SUPPLIED DATA Start Marker

This is an optimization exercise on Yosys and OpenROAD, whose aim is small area, not a production implementation. The RTL was checked by simulation tests, not by an equivalence proof against the original design. Power figures rest on the tool's default switching activity, not on a simulated workload.

`flow/run.sh`:
```
#!/bin/bash
# synth_recipe.tcl (not shown) runs the flow's synth.tcl, then flattens the netlist and writes it again
# the make line also repeats each setting of config.mk as NAME=value (left out here)
make -C /OpenROAD-flow-scripts/flow DESIGN_CONFIG=/design/flow/config.mk WORK_HOME=/design/flow/orfs CLKGATE_MAP_FILE= SYNTH_SCRIPT=/design/flow/synth_recipe.tcl finish
```
`flow/config.mk`:
```
export PLATFORM = sky130hd
export DESIGN_NAME = map_controller
export DESIGN_NICKNAME = map_controller
export VERILOG_FILES = /design/flow/design.v
export SDC_FILE = /design/flow/constraint.sdc
export NUM_CORES = 4
export LEC_CHECK = 0
export CAP_MARGIN = 20
export CORE_MARGIN = 2
export CORE_UTILIZATION = 60
export CTS_CLUSTER_DIAMETER = 100
export CTS_CLUSTER_SIZE = 25
export SLEW_MARGIN = 20
export SYNTH_HIERARCHICAL = 1
export SYNTH_MINIMUM_KEEP_SIZE = 0
```
`flow/constraint.sdc`:
```
create_clock -name core_clock -period 40.0 [get_ports {clock_50}]
set_input_delay 8.0000 -clock core_clock [delete_from_list [all_inputs] [get_ports {clock_50}]]
set_output_delay 8.0000 -clock core_clock [all_outputs]
set_load 0.01 [all_outputs]
```
`flow/design.v`:
```
`default_nettype none
module map_layout_rom
(
  input  logic [4:0] i_y,
  input  logic [2:0] i_gx,
  input  logic [1:0] i_p,
  output logic [6:0] o_group,
  output logic       o_orb
);
  logic w_yb, w_y119, w_y9, w_y10, w_gfirst, w_glast, w_gmid;
  assign w_yb     = (i_y == 5'd0) || (i_y == 5'd20);
  assign w_y119   = (i_y == 5'd1) || (i_y == 5'd19);
  assign w_y9     = (i_y == 5'd9);
  assign w_y10    = (i_y == 5'd10);
  assign w_gfirst = (i_gx == 3'd0);
  assign w_glast  = (i_gx == 3'd6);
  assign w_gmid   = (i_gx == 3'd3);
  always_comb begin
    if (w_yb)
      o_group = 7'b0111111;                          
    else if (i_y[0]) begin                           
      if (w_gfirst)      o_group = w_y119 ? 7'b0110110 : 7'b0111010;   
      else if (w_glast)  o_group = w_y119 ? 7'b0100111 : 7'b0101011;   
      else if (w_gmid && w_y9) o_group = 7'b1011010;                  
      else               o_group = 7'b0101010;                         
    end else begin                                   
      if (w_gmid && w_y10) o_group = 7'b0100010;                      
      else if (!i_gx[0])   o_group = 7'b0111011;                      
      else                 o_group = 7'b0101110;                      
    end
  end
  always_comb begin
    if (w_yb)
      o_orb = 1'b0;
    else if (i_y[0])
      o_orb = !((w_gfirst && i_p == 2'd0) || (w_glast && i_p == 2'd2) ||
                (w_y9 && w_gmid && i_p == 2'd1));
    else
      o_orb = i_gx[0] ^ i_p[0];
  end
endmodule
`default_nettype wire
`default_nettype none
module map_controller
(
  input  logic       clock_50,
  input  logic       resetn,
  input  logic       init,
  output logic       busy,
  input  logic [4:0] map_x,
  input  logic [4:0] map_y,
  output logic [2:0] sprite_type,
  input  logic       wr_en,
  input  logic [4:0] wr_x,
  input  logic [4:0] wr_y,
  input  logic [2:0] wr_type,
  output logic       wr_ack,
  output logic       wr_err,
  output logic [8:0] orbs_left,
  output logic       level_clear
);
  localparam int NGX = 7;
  localparam int NY  = 21;
  localparam int NG  = NGX * NY;
  function automatic logic is_orb(input logic [2:0] t);
    is_orb = (t == 3'b001) || (t == 3'b010);
  endfunction
  function automatic logic [6:0] enc(input logic [2:0] a, input logic [2:0] b,
                                     input logic [2:0] c);
    case ({a[2], b[2], c[2]})
      3'b000: enc = {1'b0, a[1:0], b[1:0], c[1:0]};
      3'b100: enc = {3'b100, b[1:0], c[1:0]};
      3'b010: enc = {3'b101, a[1:0], c[1:0]};
      3'b001: enc = {3'b110, a[1:0], b[1:0]};
      3'b110: enc = {5'b11100, c[1:0]};
      3'b101: enc = {5'b11101, b[1:0]};
      3'b011: enc = {5'b11110, a[1:0]};
      default: enc = 7'b1111100;
    endcase
  endfunction
  function automatic logic [8:0] dec(input logic [6:0] g);
    logic [2:0] a, b, c;
    if (!g[6]) begin
      a = {1'b0, g[5:4]}; b = {1'b0, g[3:2]}; c = {1'b0, g[1:0]};
    end else begin
      case (g[5:4])
        2'b00: begin a = 3'b100;         b = {1'b0, g[3:2]}; c = {1'b0, g[1:0]}; end
        2'b01: begin a = {1'b0, g[3:2]}; b = 3'b100;         c = {1'b0, g[1:0]}; end
        2'b10: begin a = {1'b0, g[3:2]}; b = {1'b0, g[1:0]}; c = 3'b100;         end
        default: begin
          case (g[3:2])
            2'b00:   begin a = 3'b100;         b = 3'b100;         c = {1'b0, g[1:0]}; end
            2'b01:   begin a = 3'b100;         b = {1'b0, g[1:0]}; c = 3'b100;         end
            2'b10:   begin a = {1'b0, g[1:0]}; b = 3'b100;         c = 3'b100;         end
            default: begin a = 3'b100;         b = 3'b100;         c = 3'b100;         end
          endcase
        end
      endcase
    end
    dec = {a, b, c};
  endfunction
  function automatic logic [2:0] dec_sel(input logic [6:0] g, input logic [1:0] p);
    logic [8:0] t;
    t = dec(g);
    case (p)
      2'd0:    dec_sel = t[8:6];
      2'd1:    dec_sel = t[5:3];
      default: dec_sel = t[2:0];
    endcase
  endfunction
  function automatic logic [NGX-1:0] gx_hot(input logic [4:0] x);
    case (x)
      5'd0,  5'd1,  5'd2:  gx_hot = 7'b0000001;
      5'd3,  5'd4,  5'd5:  gx_hot = 7'b0000010;
      5'd6,  5'd7,  5'd8:  gx_hot = 7'b0000100;
      5'd9,  5'd10, 5'd11: gx_hot = 7'b0001000;
      5'd12, 5'd13, 5'd14: gx_hot = 7'b0010000;
      5'd15, 5'd16, 5'd17: gx_hot = 7'b0100000;
      5'd18, 5'd19, 5'd20: gx_hot = 7'b1000000;
      default:             gx_hot = 7'b0000000;
    endcase
  endfunction
  function automatic logic [1:0] pos3(input logic [4:0] x);
    case (x)
      5'd0, 5'd3, 5'd6, 5'd9,  5'd12, 5'd15, 5'd18: pos3 = 2'd0;
      5'd1, 5'd4, 5'd7, 5'd10, 5'd13, 5'd16, 5'd19: pos3 = 2'd1;
      default:                                       pos3 = 2'd2;
    endcase
  endfunction
  function automatic logic [NY-1:0] y_hot(input logic [4:0] y);
    for (int j = 0; j < NY; j++)
      y_hot[j] = (y == 5'(j));
  endfunction
  function automatic logic [NGX-1:0] g_hot(input logic [2:0] g);
    for (int k = 0; k < NGX; k++)
      g_hot[k] = (g == 3'(k));
  endfunction
  logic       r_busy;      
  logic       r_wrst;      
  logic [4:0] r_iy;        
  logic [2:0] r_igx;       
  logic [1:0] r_ip;        
  logic [8:0] r_orbs;
  logic       r_wr_ack, r_wr_err;
  logic [2:0] r_spr;
  logic       r_ph;        
  logic       r_early;     
  logic [6:0] r_old;       
  logic [6:0] r_slot [0:NGX*10-1];    
  logic [6:0] r_pair [0:NGX*10-1];    
  logic [6:0] r_row20 [0:NGX-1];      
  logic [NY-1:0]  w_ry, w_wy;
  logic [NGX-1:0] w_rgx, w_wgx;
  logic [10:0]    w_qy;
  logic [6:0]     w_rg, w_wport, w_wg, w_wd, w_def_grp, w_bus, w_rd_grp;
  logic [8:0]     w_wold;
  logic [2:0]     w_old;
  logic           w_def_orb, w_byp, w_wnow, w_accept, w_we, w_wr_ok, w_row20;
  logic [4:0]     w_ay;
  map_layout_rom u_rom (
    .i_y     (r_iy),
    .i_gx    (r_igx),
    .i_p     (r_ip),
    .o_group (w_def_grp),
    .o_orb   (w_def_orb)
  );
  function automatic logic [4:0] phys_y(input logic [4:0] y, input logic ph);
    phys_y = {y[4:1], y[0] ^ (ph & !(y[4] & y[2]))};
  endfunction
  assign w_ry  = y_hot(phys_y(map_y, r_ph));
  assign w_rgx = gx_hot(map_x);
  assign w_ay  = r_busy ? r_iy : wr_y;
  assign w_wy  = y_hot(phys_y(w_ay, r_ph));
  assign w_wgx = r_busy ? g_hot(r_igx) : gx_hot(wr_x);
  logic [7*NG-1:0] w_flat;
  for (genvar m = 0; m < 10; m++) begin : g_flat_pair
    for (genvar k = 0; k < NGX; k++) begin : g_col
      assign w_flat[((2*m)*NGX+k)*7 +: 7]   = r_slot[m*NGX+k];
      assign w_flat[((2*m+1)*NGX+k)*7 +: 7] = r_pair[m*NGX+k];
    end
  end
  for (genvar k = 0; k < NGX; k++) begin : g_flat_20
    assign w_flat[(20*NGX+k)*7 +: 7] = r_row20[k];
  end
  map_port u_rd_port (.i_grp(w_flat), .i_yh(w_ry), .i_gh(w_rgx), .o_grp(w_rg));
  logic [7*NGX*11-1:0] w_qflat;
  for (genvar m = 0; m < 10; m++) begin : g_qflat
    assign w_qflat[m*NGX*7 +: NGX*7] = w_flat[(2*m+1)*NGX*7 +: NGX*7];
    assign w_qy[m] = w_wy[2*m+1];
  end
  assign w_qflat[10*NGX*7 +: NGX*7] = w_flat[20*NGX*7 +: NGX*7];
  assign w_qy[10] = w_wy[20];
  map_port #(.NR(11)) u_wr_port (.i_grp(w_qflat), .i_yh(w_qy), .i_gh(w_wgx), .o_grp(w_wport));
  assign w_wr_ok  = (wr_x <= 5'd20) && (wr_y <= 5'd20) && (wr_type <= 3'b100);
  assign w_accept = !r_busy && !r_wrst && !init && wr_en && w_wr_ok;
  assign w_row20  = wr_y[4] && wr_y[2];
  assign w_wnow   = (wr_y[0] ^ r_ph) || w_row20;
  assign w_wg = r_early ? r_old : w_wport;
  always_comb begin
    w_wold = dec(w_wg);
    case (pos3(wr_x))
      2'd0:    begin w_old = w_wold[8:6]; w_wd = enc(wr_type, w_wold[5:3], w_wold[2:0]); end
      2'd1:    begin w_old = w_wold[5:3]; w_wd = enc(w_wold[8:6], wr_type, w_wold[2:0]); end
      default: begin w_old = w_wold[2:0]; w_wd = enc(w_wold[8:6], w_wold[5:3], wr_type); end
    endcase
  end
  assign w_bus = r_busy ? w_def_grp : w_wd;
  assign w_we  = r_busy || (r_wrst && w_wnow) || (w_accept && w_wnow && !w_row20);
  for (genvar m = 0; m < 10; m++) begin : g_pair
    for (genvar k = 0; k < NGX; k++) begin : g_col
      always_ff @(posedge clock_50) begin
        r_slot[m*NGX+k] <= (w_we && w_wy[2*m+1] && w_wgx[k]) ? w_bus : r_pair[m*NGX+k];
        r_pair[m*NGX+k] <= r_slot[m*NGX+k];
      end
    end
  end
  for (genvar k = 0; k < NGX; k++) begin : g_row20
    always_ff @(posedge clock_50)
      if (w_we && w_wy[20] && w_wgx[k])
        r_row20[k] <= w_bus;
  end
  assign w_byp    = r_early && (map_y == wr_y) && ((w_rgx & w_wgx) != '0);
  assign w_rd_grp = w_byp ? r_old : w_rg;
  logic       w_done, w_rd_ok, w_p_last, w_g_last;
  logic [8:0] w_orbs_nxt;
  assign w_p_last = (r_ip == 2'd2);
  assign w_g_last = w_p_last && (r_igx == 3'd6);
  assign w_done   = w_g_last && (r_iy == 5'd20);
  assign w_rd_ok  = (map_x <= 5'd20) && (map_y <= 5'd20);
  always_comb begin
    w_orbs_nxt = r_orbs;
    if (r_busy) begin
      w_orbs_nxt = (r_iy == 5'd0) ? 9'd0 : r_orbs + {8'd0, w_def_orb};
    end else if (r_wrst) begin
      if (is_orb(w_old) && !is_orb(wr_type))
        w_orbs_nxt = r_orbs - 9'd1;
      else if (!is_orb(w_old) && is_orb(wr_type))
        w_orbs_nxt = r_orbs + 9'd1;
    end
  end
  always_ff @(posedge clock_50)
    r_old <= w_wport;
  always_ff @(posedge clock_50 or negedge resetn) begin
    if (!resetn) begin
      r_busy   <= 1'b1;
      r_wrst   <= 1'b0;
      r_iy     <= '0;
      r_igx    <= '0;
      r_ip     <= '0;
      r_orbs   <= '0;
      r_wr_ack <= 1'b0;
      r_wr_err <= 1'b0;
      r_spr    <= '0;
      r_ph     <= 1'b0;
      r_early  <= 1'b0;
    end else begin
      r_busy   <= r_busy ? !w_done : init;
      r_wrst   <= w_accept;
      r_ip     <= (r_busy && !w_p_last) ? r_ip + 2'd1 : 2'd0;
      r_igx    <= (r_busy && !w_g_last) ? r_igx + {2'd0, w_p_last} : 3'd0;
      r_iy     <= (r_busy && !w_done) ? r_iy + {4'd0, w_g_last} : 5'd0;
      r_orbs   <= w_orbs_nxt;
      r_wr_ack <= r_wrst;
      r_wr_err <= !r_busy && !r_wrst && !init && wr_en && !w_wr_ok;
      r_spr    <= (w_rd_ok && !r_busy) ? dec_sel(w_rd_grp, pos3(map_x)) : 3'b000;
      r_ph     <= !r_ph;
      r_early  <= w_accept && w_wnow && !w_row20;
    end
  end
  assign busy        = r_busy;
  assign sprite_type = r_spr;
  assign wr_ack      = r_wr_ack;
  assign wr_err      = r_wr_err;
  assign orbs_left   = r_orbs;
  assign level_clear = (r_orbs == 9'd0) && !r_busy;
endmodule
module map_port
#(
  parameter int NR = 21
)
(
  input  logic [7*7*NR-1:0] i_grp,
  input  logic [NR-1:0]     i_yh,
  input  logic [6:0]        i_gh,
  output logic [6:0]        o_grp
);
  logic [7*NR-1:0] w_row;
  for (genvar j = 0; j < NR; j++) begin : g_row
    map_mux #(.N(7)) u_col (.i_d(i_grp[j*49 +: 49]), .i_sel(i_gh), .o_d(w_row[j*7 +: 7]));
  end
  map_mux #(.N(NR)) u_row (.i_d(w_row), .i_sel(i_yh), .o_d(o_grp));
endmodule
module map_mux
#(
  parameter int N = 7
)
(
  input  logic [7*N-1:0] i_d,
  input  logic [N-1:0]   i_sel,
  output logic [6:0]     o_d
);
  always_comb begin
    o_d = '0;
    for (int k = 0; k < N; k++)
      o_d = o_d | ({7{i_sel[k]}} & i_d[k*7 +: 7]);
  end
endmodule
`default_nettype wire
```
==> run notes, run 1 <==
The flow ran to the end and the layout has no timing, DRC or antenna violations. The net count after synthesis came out at 3,625. The cell count of the worst reg-to-reg path came out at 22. The post-synthesis cell count is between 3,000 and 4,000. The region available for standard cell placement spans about 66,000 sq um.

The min-delay analysis places its worst path in the category reg -> reg. The pin count of the biggest net entering global routing is about 150. The residual overflow from global routing is 0. The worst register-to-register path has a setup slack of ~31 ns. The final-layout setup total negative slack came out at 0 ns. The placed instances occupy a cell area of slightly above 40,000 sq um. The most used flip-flop cell after synthesis is dfxtp_1.

The number of setup violations in the final report came out at 0. The number of failing hold endpoints at the final stage was 0. During placement, the flow inserted port buffers numbering 42. The post-cts sizing count came out at 0. The number of nets in the finished design is between 3,000 and 4,000. After synthesis the cells add up to 39,800 sq um. The height of the chip is 262 um. The buffer depth of the longest clock path came out at 3. The maximum frequency from static timing analysis came out at ~63 MHz. The critical path starts at wr_y[2]. The clock-pin slew on the worst setup and hold paths is 0.10 ns. The sort of element at the start of the critical path is an input port. The die is between 200 and 300 um wide. At the end of routability-driven placement, the weighted congestion stood at 0.993.

The initial antenna violation count is 7. The post-cts hold buffer count came out at 0. For hold timing, the worst endpoint is r_pair[65][4]$_DFF_P_.

The total clock buffers created by CTS is 49. The post-route antenna net violation count came out at 0. The number of placement rows is 94. The leading cell type in the layout, fill and taps excluded is dfxtp_1. Data on the critical path is required at its endpoint by 40.54 ns.

The worst hold path cell count is 0. The reported max-cap violation count came out at 0. The count of final max-slew check failures was 0. The worst register-to-register path ends at r_slot[0][5]$_DFF_P_. In the finished design, the share of the clock period the worst path needs comes to 0.397. In this run the most critical hold path is launched from r_slot[65][4]$_DFF_P_. Leaving out fill and tap cells, the most frequent cells in the layout are dfxtp_1, a22oi_1, mux2_2.

The effective utilization at floorplan is 0.606. The flip-flop and latch count after synthesis came out at approximately 1,100. The proportion of register bits with asynchronous set or reset after synthesis came out at 0.0263. The post-route total power came out at 0.00170 W. The ratio of total power to cell area is a little under 40 nW/um^2. Setup repair after global routing left no endpoint under its margin.

The first global-routing pass estimated 206 mm of wire. The number of global-route vias before repair is approximately 32,000. The number of placed I/O pins came out at between 40 and 50. The post-route minimum period is approximately 16 ns. The first-pass iteration count of the detailed router came out at 12. The clock tree from TritonCTS is done. The worst setup path is captured at a flop.

For the pin with the worst max-slew slack, the measured transition is 1.29 ns. The worst register-to-register path begins at r_busy$_DFF_PN1_. The maximum fanout count along the critical path came out at between 50 and 60. The total DRC errors in the routed layout is 0. The critical path is of the in -> reg type. The highest ir drop seen on vdd is roughly 0.054 mV. The setup skew after layout is approximately 0.024 ns. The H-tree level count came out at 2. The clock reaches the later pin of the worst-skew pair after between 0.6 and 0.7 ns. The total routing resource utilization after global routing is 0.400. Once the clock tree was built, the setup fixing pass inserted 0 buffers. The per-cell routed wire length came out at around 31 um. The number of synthesized flops with an enable pin came out at 49. The cell sitting at the root of the clock tree is a clkbuf_16. The arrival time of the worst setup path is ~16 ns. The part of the Yosys area used for sequential elements came out at 0.550. From synthesis to final layout, the design area changed by 7.57%.

The static leakage is 15.9 nW. The violation count after the first detailed-routing iteration is between 5,000 and 6,000. The worst max-slew margin expressed relative to the limit is 0.137. The summed area of non-filler cells in the final layout came out at approximately 43,000 sq um. The number of clock sinks is roughly 1,100. The overall die area is ~68,000 sq um. The HPWL reported at the end of detailed placement is 88.6 mm.

The detailed router placed 33,200 vias in this run. The final wirelength came out at 141 mm. The count of different cell masters after synthesis came out at 95. After synthesis, the mean cell area works out to between 10 and 15 sq um. The ratio of routed vias to standard cells is between 7 and 8. For this run, the number of Yosys warnings is 14. The share of post-route cells with drive strength above 1 came out at 0.140.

SUPPLIED DATA End Marker

• [TASK TO COMPLETE]: Among the lines above, find those containing the word "genvar" and copy each.

• [EXERCISE OUTPUT]:
  for (genvar m = 0; m < 10; m++) begin : g_flat_pair
    for (genvar k = 0; k < NGX; k++) begin : g_col
  for (genvar k = 0; k < NGX; k++) begin : g_flat_20
  for (genvar m = 0; m < 10; m++) begin : g_qflat
  for (genvar m = 0; m < 10; m++) begin : g_pair
    for (genvar k = 0; k < NGX; k++) begin : g_col
  for (genvar k = 0; k < NGX; k++) begin : g_row20
  for (genvar j = 0; j < NR; j++) begin : g_row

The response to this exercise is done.